• _Given records_
--- START ---
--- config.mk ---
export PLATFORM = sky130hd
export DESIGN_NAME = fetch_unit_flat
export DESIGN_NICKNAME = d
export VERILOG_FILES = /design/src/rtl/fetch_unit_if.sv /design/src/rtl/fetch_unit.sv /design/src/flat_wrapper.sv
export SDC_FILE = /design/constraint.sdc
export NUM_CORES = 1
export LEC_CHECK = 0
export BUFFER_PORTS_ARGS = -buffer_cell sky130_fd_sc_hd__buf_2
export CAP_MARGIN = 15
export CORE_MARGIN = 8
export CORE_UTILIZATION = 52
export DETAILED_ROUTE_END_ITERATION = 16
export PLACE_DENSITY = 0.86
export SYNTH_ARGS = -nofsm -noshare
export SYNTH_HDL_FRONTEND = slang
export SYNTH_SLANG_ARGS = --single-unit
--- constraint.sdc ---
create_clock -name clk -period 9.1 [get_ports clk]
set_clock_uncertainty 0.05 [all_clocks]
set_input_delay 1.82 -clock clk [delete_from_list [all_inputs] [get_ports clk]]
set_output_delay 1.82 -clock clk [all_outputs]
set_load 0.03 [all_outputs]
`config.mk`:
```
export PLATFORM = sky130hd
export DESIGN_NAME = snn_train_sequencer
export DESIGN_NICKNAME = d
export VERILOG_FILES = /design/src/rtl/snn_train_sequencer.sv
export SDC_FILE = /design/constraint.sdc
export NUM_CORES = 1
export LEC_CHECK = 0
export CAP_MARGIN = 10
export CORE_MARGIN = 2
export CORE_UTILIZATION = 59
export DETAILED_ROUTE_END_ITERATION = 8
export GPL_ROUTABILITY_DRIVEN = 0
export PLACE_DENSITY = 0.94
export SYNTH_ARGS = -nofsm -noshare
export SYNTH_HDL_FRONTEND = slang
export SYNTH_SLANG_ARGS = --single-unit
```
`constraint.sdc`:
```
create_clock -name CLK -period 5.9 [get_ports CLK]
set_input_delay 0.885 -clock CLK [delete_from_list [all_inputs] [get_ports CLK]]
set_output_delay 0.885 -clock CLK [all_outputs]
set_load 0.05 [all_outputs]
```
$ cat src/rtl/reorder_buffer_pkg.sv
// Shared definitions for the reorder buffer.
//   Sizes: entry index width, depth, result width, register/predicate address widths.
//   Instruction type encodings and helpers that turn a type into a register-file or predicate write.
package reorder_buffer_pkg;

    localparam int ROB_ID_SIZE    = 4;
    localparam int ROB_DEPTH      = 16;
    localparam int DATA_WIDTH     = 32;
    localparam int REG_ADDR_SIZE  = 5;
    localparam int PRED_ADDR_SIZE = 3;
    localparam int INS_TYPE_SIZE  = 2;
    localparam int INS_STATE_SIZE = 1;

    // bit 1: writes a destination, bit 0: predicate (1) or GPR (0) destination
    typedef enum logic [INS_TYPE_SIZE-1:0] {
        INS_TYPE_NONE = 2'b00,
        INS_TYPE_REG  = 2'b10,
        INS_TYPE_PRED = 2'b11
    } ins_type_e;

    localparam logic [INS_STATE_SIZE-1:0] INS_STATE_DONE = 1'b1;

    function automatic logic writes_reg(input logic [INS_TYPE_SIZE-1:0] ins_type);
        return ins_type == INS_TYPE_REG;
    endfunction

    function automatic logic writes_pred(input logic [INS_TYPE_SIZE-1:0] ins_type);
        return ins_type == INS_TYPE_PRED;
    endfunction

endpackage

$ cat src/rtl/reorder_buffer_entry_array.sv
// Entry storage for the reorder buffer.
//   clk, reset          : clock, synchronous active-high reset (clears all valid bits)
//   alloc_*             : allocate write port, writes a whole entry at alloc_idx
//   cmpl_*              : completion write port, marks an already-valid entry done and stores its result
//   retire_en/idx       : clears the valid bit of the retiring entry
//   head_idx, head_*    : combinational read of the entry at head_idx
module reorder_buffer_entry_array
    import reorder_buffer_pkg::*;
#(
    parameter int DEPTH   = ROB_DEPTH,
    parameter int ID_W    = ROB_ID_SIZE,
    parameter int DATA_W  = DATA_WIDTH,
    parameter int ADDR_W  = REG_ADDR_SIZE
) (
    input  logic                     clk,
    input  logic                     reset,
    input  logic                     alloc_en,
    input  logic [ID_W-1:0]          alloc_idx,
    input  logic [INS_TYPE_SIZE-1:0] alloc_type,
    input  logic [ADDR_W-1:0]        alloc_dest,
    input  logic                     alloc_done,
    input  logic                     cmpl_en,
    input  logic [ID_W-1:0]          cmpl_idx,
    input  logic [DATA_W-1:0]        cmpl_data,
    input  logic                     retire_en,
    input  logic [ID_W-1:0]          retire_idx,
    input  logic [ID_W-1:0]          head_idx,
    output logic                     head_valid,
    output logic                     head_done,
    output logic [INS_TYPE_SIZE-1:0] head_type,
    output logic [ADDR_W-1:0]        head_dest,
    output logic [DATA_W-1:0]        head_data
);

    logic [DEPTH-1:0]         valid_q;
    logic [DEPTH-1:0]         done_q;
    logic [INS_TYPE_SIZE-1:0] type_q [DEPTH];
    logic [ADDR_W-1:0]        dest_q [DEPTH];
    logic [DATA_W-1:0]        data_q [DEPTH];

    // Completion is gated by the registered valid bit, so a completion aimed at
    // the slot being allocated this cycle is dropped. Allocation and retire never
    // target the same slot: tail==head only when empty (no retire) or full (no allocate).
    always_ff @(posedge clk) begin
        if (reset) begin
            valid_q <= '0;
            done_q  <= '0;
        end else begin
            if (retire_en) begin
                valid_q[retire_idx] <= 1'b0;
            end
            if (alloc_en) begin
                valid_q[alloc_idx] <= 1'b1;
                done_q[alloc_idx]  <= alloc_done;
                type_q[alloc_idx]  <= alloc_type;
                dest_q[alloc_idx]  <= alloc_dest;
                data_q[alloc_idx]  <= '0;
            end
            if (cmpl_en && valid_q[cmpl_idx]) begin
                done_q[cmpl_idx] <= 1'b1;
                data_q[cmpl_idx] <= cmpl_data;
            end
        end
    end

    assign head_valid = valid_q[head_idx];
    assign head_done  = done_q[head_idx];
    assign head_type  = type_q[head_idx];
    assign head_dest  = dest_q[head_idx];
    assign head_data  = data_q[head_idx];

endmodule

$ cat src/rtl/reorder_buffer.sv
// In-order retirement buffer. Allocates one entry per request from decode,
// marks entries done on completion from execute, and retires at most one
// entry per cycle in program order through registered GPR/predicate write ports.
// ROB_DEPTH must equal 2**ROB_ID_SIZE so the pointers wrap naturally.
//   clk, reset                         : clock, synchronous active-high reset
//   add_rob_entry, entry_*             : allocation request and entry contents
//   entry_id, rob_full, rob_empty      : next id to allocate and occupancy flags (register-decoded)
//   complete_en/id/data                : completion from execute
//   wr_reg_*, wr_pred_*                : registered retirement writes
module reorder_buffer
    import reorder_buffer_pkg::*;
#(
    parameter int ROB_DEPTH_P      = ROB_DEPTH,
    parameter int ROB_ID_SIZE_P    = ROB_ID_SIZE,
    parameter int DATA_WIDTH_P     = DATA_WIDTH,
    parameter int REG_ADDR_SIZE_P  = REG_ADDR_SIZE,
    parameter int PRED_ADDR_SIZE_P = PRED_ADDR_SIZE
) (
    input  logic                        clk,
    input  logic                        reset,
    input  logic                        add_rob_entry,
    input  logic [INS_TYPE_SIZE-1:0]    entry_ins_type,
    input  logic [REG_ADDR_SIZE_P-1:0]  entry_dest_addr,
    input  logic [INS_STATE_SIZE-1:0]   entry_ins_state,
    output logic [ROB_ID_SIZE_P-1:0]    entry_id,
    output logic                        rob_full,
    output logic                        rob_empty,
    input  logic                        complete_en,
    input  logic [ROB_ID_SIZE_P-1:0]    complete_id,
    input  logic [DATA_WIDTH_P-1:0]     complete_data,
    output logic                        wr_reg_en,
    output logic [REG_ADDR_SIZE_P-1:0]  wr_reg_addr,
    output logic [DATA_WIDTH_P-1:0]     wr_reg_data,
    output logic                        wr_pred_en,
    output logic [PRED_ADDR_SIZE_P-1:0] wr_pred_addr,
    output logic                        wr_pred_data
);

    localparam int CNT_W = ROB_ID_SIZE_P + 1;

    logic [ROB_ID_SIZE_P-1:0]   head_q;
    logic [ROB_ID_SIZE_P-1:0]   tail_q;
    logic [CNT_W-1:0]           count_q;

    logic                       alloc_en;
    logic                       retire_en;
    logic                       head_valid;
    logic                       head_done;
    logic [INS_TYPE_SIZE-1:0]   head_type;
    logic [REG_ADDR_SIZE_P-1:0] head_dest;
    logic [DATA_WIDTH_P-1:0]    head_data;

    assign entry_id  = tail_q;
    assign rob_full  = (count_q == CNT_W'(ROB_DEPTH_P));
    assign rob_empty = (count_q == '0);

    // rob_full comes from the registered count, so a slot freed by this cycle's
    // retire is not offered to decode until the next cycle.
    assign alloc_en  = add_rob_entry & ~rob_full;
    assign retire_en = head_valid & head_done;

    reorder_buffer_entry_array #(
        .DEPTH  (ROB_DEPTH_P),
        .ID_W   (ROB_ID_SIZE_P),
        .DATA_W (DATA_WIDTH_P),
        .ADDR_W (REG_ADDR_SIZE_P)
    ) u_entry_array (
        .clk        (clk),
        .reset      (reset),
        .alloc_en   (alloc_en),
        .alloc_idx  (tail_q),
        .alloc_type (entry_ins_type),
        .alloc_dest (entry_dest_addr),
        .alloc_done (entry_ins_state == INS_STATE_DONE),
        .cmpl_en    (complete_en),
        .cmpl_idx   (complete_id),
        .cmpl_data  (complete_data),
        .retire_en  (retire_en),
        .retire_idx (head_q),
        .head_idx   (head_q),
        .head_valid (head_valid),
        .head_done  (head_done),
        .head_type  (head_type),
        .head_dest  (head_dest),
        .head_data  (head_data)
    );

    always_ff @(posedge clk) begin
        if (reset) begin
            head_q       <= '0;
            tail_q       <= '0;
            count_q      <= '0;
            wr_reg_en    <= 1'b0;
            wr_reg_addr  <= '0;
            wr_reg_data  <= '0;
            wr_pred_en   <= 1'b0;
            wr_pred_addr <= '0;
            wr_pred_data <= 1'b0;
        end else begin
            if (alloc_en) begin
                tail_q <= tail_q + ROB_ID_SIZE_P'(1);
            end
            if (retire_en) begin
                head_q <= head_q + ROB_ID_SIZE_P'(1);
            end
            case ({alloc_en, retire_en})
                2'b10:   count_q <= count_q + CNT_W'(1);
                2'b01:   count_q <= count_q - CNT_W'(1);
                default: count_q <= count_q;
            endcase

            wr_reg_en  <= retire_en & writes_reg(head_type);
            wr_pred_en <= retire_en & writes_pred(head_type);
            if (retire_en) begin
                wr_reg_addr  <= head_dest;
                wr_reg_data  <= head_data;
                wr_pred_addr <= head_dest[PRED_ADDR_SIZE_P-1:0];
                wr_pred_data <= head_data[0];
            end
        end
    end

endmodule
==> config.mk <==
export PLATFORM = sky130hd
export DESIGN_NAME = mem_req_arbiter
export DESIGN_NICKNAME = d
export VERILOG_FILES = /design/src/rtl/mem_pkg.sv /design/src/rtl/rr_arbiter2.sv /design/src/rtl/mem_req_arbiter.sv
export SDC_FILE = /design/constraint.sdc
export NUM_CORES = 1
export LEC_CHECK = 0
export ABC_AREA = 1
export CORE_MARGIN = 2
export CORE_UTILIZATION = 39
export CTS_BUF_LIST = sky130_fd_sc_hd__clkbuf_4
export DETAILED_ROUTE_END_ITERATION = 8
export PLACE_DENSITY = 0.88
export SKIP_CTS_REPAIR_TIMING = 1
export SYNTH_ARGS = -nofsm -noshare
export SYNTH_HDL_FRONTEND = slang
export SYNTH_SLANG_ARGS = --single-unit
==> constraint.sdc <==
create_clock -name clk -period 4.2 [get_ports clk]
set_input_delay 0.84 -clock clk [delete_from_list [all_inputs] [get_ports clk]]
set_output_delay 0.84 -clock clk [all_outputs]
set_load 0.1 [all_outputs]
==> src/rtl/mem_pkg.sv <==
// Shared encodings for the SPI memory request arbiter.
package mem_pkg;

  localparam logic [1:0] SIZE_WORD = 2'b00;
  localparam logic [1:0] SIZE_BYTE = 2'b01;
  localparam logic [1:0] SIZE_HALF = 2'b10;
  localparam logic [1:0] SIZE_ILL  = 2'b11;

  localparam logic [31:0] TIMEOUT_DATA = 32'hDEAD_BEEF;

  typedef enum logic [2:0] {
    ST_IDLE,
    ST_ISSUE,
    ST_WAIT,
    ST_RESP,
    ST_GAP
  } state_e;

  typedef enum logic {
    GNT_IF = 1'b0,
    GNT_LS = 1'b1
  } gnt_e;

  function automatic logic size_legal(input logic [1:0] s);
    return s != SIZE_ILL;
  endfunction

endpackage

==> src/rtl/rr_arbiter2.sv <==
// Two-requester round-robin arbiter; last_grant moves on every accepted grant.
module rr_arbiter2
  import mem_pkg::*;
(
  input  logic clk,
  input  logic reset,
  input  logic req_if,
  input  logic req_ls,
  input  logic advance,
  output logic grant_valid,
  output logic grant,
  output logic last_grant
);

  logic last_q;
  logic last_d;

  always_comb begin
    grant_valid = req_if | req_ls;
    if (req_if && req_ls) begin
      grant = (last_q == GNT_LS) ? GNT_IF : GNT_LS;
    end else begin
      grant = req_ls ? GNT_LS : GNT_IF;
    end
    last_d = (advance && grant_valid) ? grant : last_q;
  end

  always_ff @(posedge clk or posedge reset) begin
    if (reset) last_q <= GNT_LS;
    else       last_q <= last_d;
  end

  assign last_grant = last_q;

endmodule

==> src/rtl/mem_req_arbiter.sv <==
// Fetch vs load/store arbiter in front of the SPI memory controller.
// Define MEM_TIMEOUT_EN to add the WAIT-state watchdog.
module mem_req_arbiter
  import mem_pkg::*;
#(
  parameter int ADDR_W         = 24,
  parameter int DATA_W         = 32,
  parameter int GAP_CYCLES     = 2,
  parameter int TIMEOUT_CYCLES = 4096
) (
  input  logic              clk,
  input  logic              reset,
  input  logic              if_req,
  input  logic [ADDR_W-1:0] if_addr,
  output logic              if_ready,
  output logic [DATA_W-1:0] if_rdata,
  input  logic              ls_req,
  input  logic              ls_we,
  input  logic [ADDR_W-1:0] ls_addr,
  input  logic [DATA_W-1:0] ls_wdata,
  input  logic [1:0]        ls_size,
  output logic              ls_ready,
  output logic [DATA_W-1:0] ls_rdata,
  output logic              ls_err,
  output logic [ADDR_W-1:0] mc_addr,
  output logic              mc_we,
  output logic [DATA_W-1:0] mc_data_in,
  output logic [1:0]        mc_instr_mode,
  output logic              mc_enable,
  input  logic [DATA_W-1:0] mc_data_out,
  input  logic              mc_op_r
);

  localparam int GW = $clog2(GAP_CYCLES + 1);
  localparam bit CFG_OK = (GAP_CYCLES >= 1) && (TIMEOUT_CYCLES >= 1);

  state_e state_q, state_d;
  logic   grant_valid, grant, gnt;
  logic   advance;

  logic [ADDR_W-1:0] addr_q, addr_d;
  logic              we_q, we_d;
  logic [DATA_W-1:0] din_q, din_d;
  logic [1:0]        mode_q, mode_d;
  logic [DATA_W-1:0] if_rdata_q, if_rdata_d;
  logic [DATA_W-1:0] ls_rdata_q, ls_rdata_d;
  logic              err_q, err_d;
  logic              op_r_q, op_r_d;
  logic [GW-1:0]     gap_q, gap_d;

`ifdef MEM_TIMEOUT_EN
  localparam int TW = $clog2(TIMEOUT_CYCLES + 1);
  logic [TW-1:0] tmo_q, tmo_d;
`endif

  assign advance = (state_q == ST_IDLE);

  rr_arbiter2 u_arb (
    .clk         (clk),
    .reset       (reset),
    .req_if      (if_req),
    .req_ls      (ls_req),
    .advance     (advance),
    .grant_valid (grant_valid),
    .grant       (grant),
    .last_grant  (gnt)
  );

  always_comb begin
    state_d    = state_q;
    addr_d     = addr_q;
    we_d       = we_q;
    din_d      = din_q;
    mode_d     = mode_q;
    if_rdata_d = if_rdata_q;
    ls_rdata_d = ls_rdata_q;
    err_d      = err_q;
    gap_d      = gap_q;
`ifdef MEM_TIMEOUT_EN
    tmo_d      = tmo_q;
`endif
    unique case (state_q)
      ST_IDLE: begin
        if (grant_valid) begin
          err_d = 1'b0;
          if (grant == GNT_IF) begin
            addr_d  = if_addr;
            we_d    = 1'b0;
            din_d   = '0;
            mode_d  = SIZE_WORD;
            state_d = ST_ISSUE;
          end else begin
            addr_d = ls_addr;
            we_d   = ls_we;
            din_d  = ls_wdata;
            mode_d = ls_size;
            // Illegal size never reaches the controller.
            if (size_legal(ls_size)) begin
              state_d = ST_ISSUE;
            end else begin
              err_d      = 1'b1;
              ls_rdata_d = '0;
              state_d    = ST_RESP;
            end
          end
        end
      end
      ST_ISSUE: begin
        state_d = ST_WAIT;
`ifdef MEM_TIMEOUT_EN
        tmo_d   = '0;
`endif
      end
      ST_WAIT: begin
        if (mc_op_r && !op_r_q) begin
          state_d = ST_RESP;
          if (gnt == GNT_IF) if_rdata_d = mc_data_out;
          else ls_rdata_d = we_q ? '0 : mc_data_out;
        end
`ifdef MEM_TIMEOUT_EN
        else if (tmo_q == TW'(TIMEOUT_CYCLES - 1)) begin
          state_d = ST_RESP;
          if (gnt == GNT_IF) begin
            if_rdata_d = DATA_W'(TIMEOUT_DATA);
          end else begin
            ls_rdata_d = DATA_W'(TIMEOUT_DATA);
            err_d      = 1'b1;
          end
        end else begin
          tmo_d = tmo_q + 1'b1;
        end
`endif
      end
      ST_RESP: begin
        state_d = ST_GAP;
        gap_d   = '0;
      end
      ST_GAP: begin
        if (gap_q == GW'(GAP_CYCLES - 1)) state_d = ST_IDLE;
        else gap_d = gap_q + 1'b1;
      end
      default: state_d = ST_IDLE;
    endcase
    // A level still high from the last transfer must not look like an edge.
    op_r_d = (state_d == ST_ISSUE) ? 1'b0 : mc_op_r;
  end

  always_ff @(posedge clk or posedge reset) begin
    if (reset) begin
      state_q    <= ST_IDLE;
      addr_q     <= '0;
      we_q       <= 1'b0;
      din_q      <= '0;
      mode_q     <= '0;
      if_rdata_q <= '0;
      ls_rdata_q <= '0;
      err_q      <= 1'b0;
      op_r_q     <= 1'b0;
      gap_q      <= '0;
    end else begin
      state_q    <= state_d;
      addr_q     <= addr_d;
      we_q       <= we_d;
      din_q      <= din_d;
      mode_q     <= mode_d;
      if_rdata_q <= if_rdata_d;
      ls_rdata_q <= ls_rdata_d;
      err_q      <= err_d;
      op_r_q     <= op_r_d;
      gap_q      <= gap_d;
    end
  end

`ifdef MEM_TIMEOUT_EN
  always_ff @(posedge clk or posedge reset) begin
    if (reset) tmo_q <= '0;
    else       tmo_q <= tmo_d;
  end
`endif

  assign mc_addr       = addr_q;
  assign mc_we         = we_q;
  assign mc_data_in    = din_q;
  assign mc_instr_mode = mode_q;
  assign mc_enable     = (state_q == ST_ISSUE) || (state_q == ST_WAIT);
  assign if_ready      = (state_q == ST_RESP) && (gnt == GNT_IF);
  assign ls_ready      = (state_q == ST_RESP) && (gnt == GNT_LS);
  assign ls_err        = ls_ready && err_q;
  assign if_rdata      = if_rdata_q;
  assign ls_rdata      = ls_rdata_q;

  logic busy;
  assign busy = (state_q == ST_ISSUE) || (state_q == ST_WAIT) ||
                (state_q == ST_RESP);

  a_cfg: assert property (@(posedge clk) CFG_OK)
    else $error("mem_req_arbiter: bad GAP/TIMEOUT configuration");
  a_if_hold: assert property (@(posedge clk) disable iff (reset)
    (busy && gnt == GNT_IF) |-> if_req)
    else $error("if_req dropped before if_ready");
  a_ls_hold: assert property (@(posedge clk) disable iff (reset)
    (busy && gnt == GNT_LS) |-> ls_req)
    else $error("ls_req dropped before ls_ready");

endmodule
--- END ---
Select every line of the material above holding the word "retirement" and copy it.

// In-order retirement buffer. Allocates one entry per request from decode,
//   wr_reg_*, wr_pred_*                : registered retirement writes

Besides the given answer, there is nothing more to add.